One doesn’t have to dig very deep into Hitchcock’s work to see the director’s views of men and women. Psycho (1960) may be known for its suspense, mystery, and famous shower murder scene, but it also is full of male and female role commentary. In all three films, Men are shown as damaged and needing help, while women are shown as care-givers. Men think women are interested in money or status or success, while women are only interested in love. And men are always reluctant to take action, until the desire of the women to solve the mystery presses them into confrontation. Psycho (1960) may not be focused on these elements as much as the other two films, but they are there nonetheless. Hitchcock is never content to let the audience draw their own conclusions about men and women in his films; instead he comes out and has the characters say statements outright about men and women.

“Do anything you have a mind to. Being a woman, you will.”

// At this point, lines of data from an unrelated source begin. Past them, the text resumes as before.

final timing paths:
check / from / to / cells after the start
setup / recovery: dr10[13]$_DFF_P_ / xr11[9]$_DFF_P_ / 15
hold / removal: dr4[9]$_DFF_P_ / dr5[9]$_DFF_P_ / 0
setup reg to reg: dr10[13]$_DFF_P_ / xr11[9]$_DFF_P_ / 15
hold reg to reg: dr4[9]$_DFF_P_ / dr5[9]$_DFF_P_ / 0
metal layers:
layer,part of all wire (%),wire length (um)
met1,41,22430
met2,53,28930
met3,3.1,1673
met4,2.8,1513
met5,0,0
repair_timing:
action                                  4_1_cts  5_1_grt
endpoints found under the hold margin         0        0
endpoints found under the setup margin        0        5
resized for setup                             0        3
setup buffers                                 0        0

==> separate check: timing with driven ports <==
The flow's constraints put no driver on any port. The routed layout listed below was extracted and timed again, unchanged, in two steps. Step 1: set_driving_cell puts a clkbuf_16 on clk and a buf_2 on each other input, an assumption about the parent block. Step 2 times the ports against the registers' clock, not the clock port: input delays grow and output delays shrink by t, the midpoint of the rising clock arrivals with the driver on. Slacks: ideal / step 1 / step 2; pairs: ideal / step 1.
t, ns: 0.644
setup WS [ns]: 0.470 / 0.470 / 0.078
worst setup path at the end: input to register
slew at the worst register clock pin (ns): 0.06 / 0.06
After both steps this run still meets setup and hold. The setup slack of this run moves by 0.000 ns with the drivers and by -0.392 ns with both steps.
Source: an optimization exercise on an open RTL-to-GDS flow (aim: small area, a short achievable clock period and few clock cycles per item). Production flows keep margins and buffers that such runs may drop. Where RTL was checked, it was by simulation tests only, not by an equivalence proof against the original. Only the layout flow was run in runs 1 to 6; the RTL was not checked for function there. Power is estimated from default activity; no workload was simulated.

===== design/flow/flow/run.sh =====
#!/bin/bash
# The standard layout, with plain buffers on the ports instead of the
# resizer's default pick (a slow delay cell), a clock tree without the
# dummy balancing loads, and synthesis's single tie cells kept.
set -euo pipefail
export BUFFER_PORTS_ARGS="-buffer_cell sky130_fd_sc_hd__buf_1"
export CTS_ARGS="-sink_clustering_enable -repair_clock_nets -dont_use_dummy_load -buf_list {sky130_fd_sc_hd__clkbuf_4 sky130_fd_sc_hd__clkbuf_8}"
export SKIP_REPAIR_TIE_FANOUT=1
bash standard.sh > standard.log 2>&1

===== design/flow/standard.sh =====
#!/bin/bash
# synth_recipe.tcl (not shown) runs the flow's synth.tcl, then flattens the netlist and writes it again
# the make line also repeats each setting of config.mk as NAME=value (left out here)
make -C /OpenROAD-flow-scripts/flow DESIGN_CONFIG=/design/flow/config.mk WORK_HOME=/design/flow/orfs CLKGATE_MAP_FILE= SYNTH_SCRIPT=/design/flow/synth_recipe.tcl "${@:-finish}"

===== design/flow/config.mk =====
export PLATFORM = sky130hd
export DESIGN_NAME = huffman
export DESIGN_NICKNAME = huffman
export VERILOG_FILES = /design/flow/design.v
export SDC_FILE = /design/flow/constraint.sdc
export NUM_CORES = 4
export LEC_CHECK = 0
export CAP_MARGIN = 20
export CORE_MARGIN = 2
export CORE_UTILIZATION = 40
export SETUP_SLACK_MARGIN = 2.6
export SLEW_MARGIN = 20

===== design/flow/constraint.sdc =====
create_clock -name core_clock -period 5.0 [get_ports {clk}]
set_input_delay 1.0000 -clock core_clock [delete_from_list [all_inputs] [get_ports {clk}]]
set_output_delay 1.0000 -clock core_clock [all_outputs]
set_load 0.01 [all_outputs]
This design comes from an exercise in tuning for small area and a short achievable clock period on the open sky130 flow, not from production work.
Function was checked by simulation only, so behaviour that the tests miss may differ from the original.
Power is estimated from default activity; no workload was simulated.

// zepto_cpu
module zepto_cpu(
	input clk,
	input rst_n,
	input [1:0] disp_sel,
	input [31:0] inst,
	output reg [15:0] pc,
	output wire [6:0] HEX0,
	output wire [6:0] HEX1,
	output wire [6:0] HEX2,
	output wire [6:0] HEX3,
	output wire [6:0] HEX4,
	output wire [6:0] HEX5,
	output wire [6:0] HEX6,
	output wire [6:0] HEX7,
	output [15:0] VerRA
);
wire [3:0] Rd = inst[7:4];
wire [3:0] Ra = inst[11:8];
wire [3:0] Rb = inst[15:12];
wire [15:0] Imm = inst[31:16];
wire WE, Link, Sub, Pcr, nPcr, Zb, jalr, jal, beq, bne, bge, blt;
controle U3(.Opcode(inst[3:0]), .WE(WE), .Link(Link), .Sub(Sub), .jalr(jalr),
	.jal(jal), .Pcr(Pcr), .nPcr(nPcr), .Zb(Zb), .beq(beq), .bne(bne), .bge(bge), .blt(blt));
reg [239:0] rf;
wire [15:0] sa = 16'd1 << Ra;
wire [15:0] sb = 16'd1 << Rb;
wire [15:0] A, B;
registrador RA(.Q(rf), .s(sa[15:1]), .A(A));
registrador RB(.Q(rf), .s(sb[15:1]), .A(B));
assign VerRA = A;
wire [15:0] Sum, Dm, Inc, E;
ula U7(.Opcode(inst[3:0]), .Sub(Sub), .Zb(Zb), .Pcr(Pcr), .nPcr(nPcr), .Link(Link), .rst_n(rst_n),
	.A(A), .B(B), .Pc(pc), .Imm(Imm), .Inc(Inc), .Sum(Sum), .Dm(Dm));
wire take;
comparador U6(.A(A), .B(B), .beq(beq), .bne(bne), .bge(bge), .blt(blt), .jal(jal), .jalr(jalr), .take(take));
pc U1(.Pc(pc), .Sum(Sum), .jump(take), .rst_n(rst_n), .Inc(Inc), .E(E));
always @(posedge clk)
	pc <= E;
wire [15:0] wd = 16'd1 << Rd;
genvar g;
generate for (g = 1; g < 16; g = g + 1) begin : w
	wire en = (WE & wd[g]) | ~rst_n;
	always @(posedge clk)
		if (en) rf[16*g-1:16*g-16] <= Dm;
end endgenerate
wire [55:0] hex;
display U9(.sel(disp_sel), .pc(pc), .inst(inst), .A(A), .B(B), .hex(hex));
assign {HEX7, HEX6, HEX5, HEX4, HEX3, HEX2, HEX1, HEX0} = hex;
endmodule
Size in the first run: ~1,200 cells after synthesis, ~260 flip-flops, about 120 I/O pins, roughly 0.015 mm² of cells after synthesis.
clock: 12.0 ns
lec_check: 0
cap_margin: 20
core_margin: 2
core_utilization: 50
cts_cluster_diameter: 100
cts_cluster_size: 25
setup_slack_margin: 5
slew_margin: 20
synth_hierarchical: 1
tns_end_percent: 20
standard.sh (not shown) runs the stock make flow with config.mk's settings and CLKGATE_MAP_FILE= SYNTH_SCRIPT=/design/flow/synth_recipe.tcl, a recipe that flattens the netlist after the stock synthesis.
==> flow/flow/run.sh <==
#!/bin/bash
# Layout flow: the standard ORFS flow (standard.sh, which runs the
# standard synthesis unchanged), with the input/output port buffers made
# from the smallest buffer cell; timing repair resizes them where needed.
set -euo pipefail
bash standard.sh "BUFFER_PORTS_ARGS=-buffer_cell sky130_fd_sc_hd__buf_1" finish > flow_make.log 2>&1
Change:
--- a/flow/config.mk
+++ b/flow/config.mk
@@ -10 +10 @@
-export CORE_UTILIZATION = 50
+export CORE_UTILIZATION = 60
The changed run ran to the end with no violations.
Via count drops by 0.46%.
Count of clock-buffer cells in the layout decreases by 1.
Setup slack loses 0.051 ns.
Die area came out lower by about 16%.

Once more we find that from the very beginning Hitchcock wants us to see that women are objects of sexual desire that are to be sought after. Marion is shirtless twice within the first eleven minutes of the film.

In Hitchcock’s work women are flirts, and men are pigs who, be it rich, suave, or handsome, chase women. We see this early on with the wealthy rancher Tom Cassidy.

“I buy off unhappiness. Are you unhappy?”

As in the other films highlighted in the exhibit, women are portrayed as conniving, manipulative liars who can’t be trusted. Marion steals $40,000 on a whim. This also reminds us of the “damaged” man of Sam, who is in tremendous debt, needing to be taken care of by the “care-giving” woman theme seen in the other films. She has to weave a web of lies to avoid the authorities and other suspicious people. She lies about the money, her desire to switch cars, and eventually her hometown and name when she checks in to the Bates motel. We are reminded that women think with their emotions rather than logic like men.

“I’m not capable of being fooled, even by a woman.”

A gender role conflict somewhat unique to Psycho (1960) is that of the over-bearing mother on the dutiful son. Some critics feel that Norman Bates’ relationship with his mother is a direct result of events that may have transpired in Hitchcock’s own childhood. “The tendency to trace scenarios of male subjective crisis and integration has been well documented, not least by Bellour and is feminist commentators, and in numerous of these dramas critics have detected a tantalizing touch of queerness, if also of pathology.” (Allen, Richard, and S. Ishii-Gonzalès 212).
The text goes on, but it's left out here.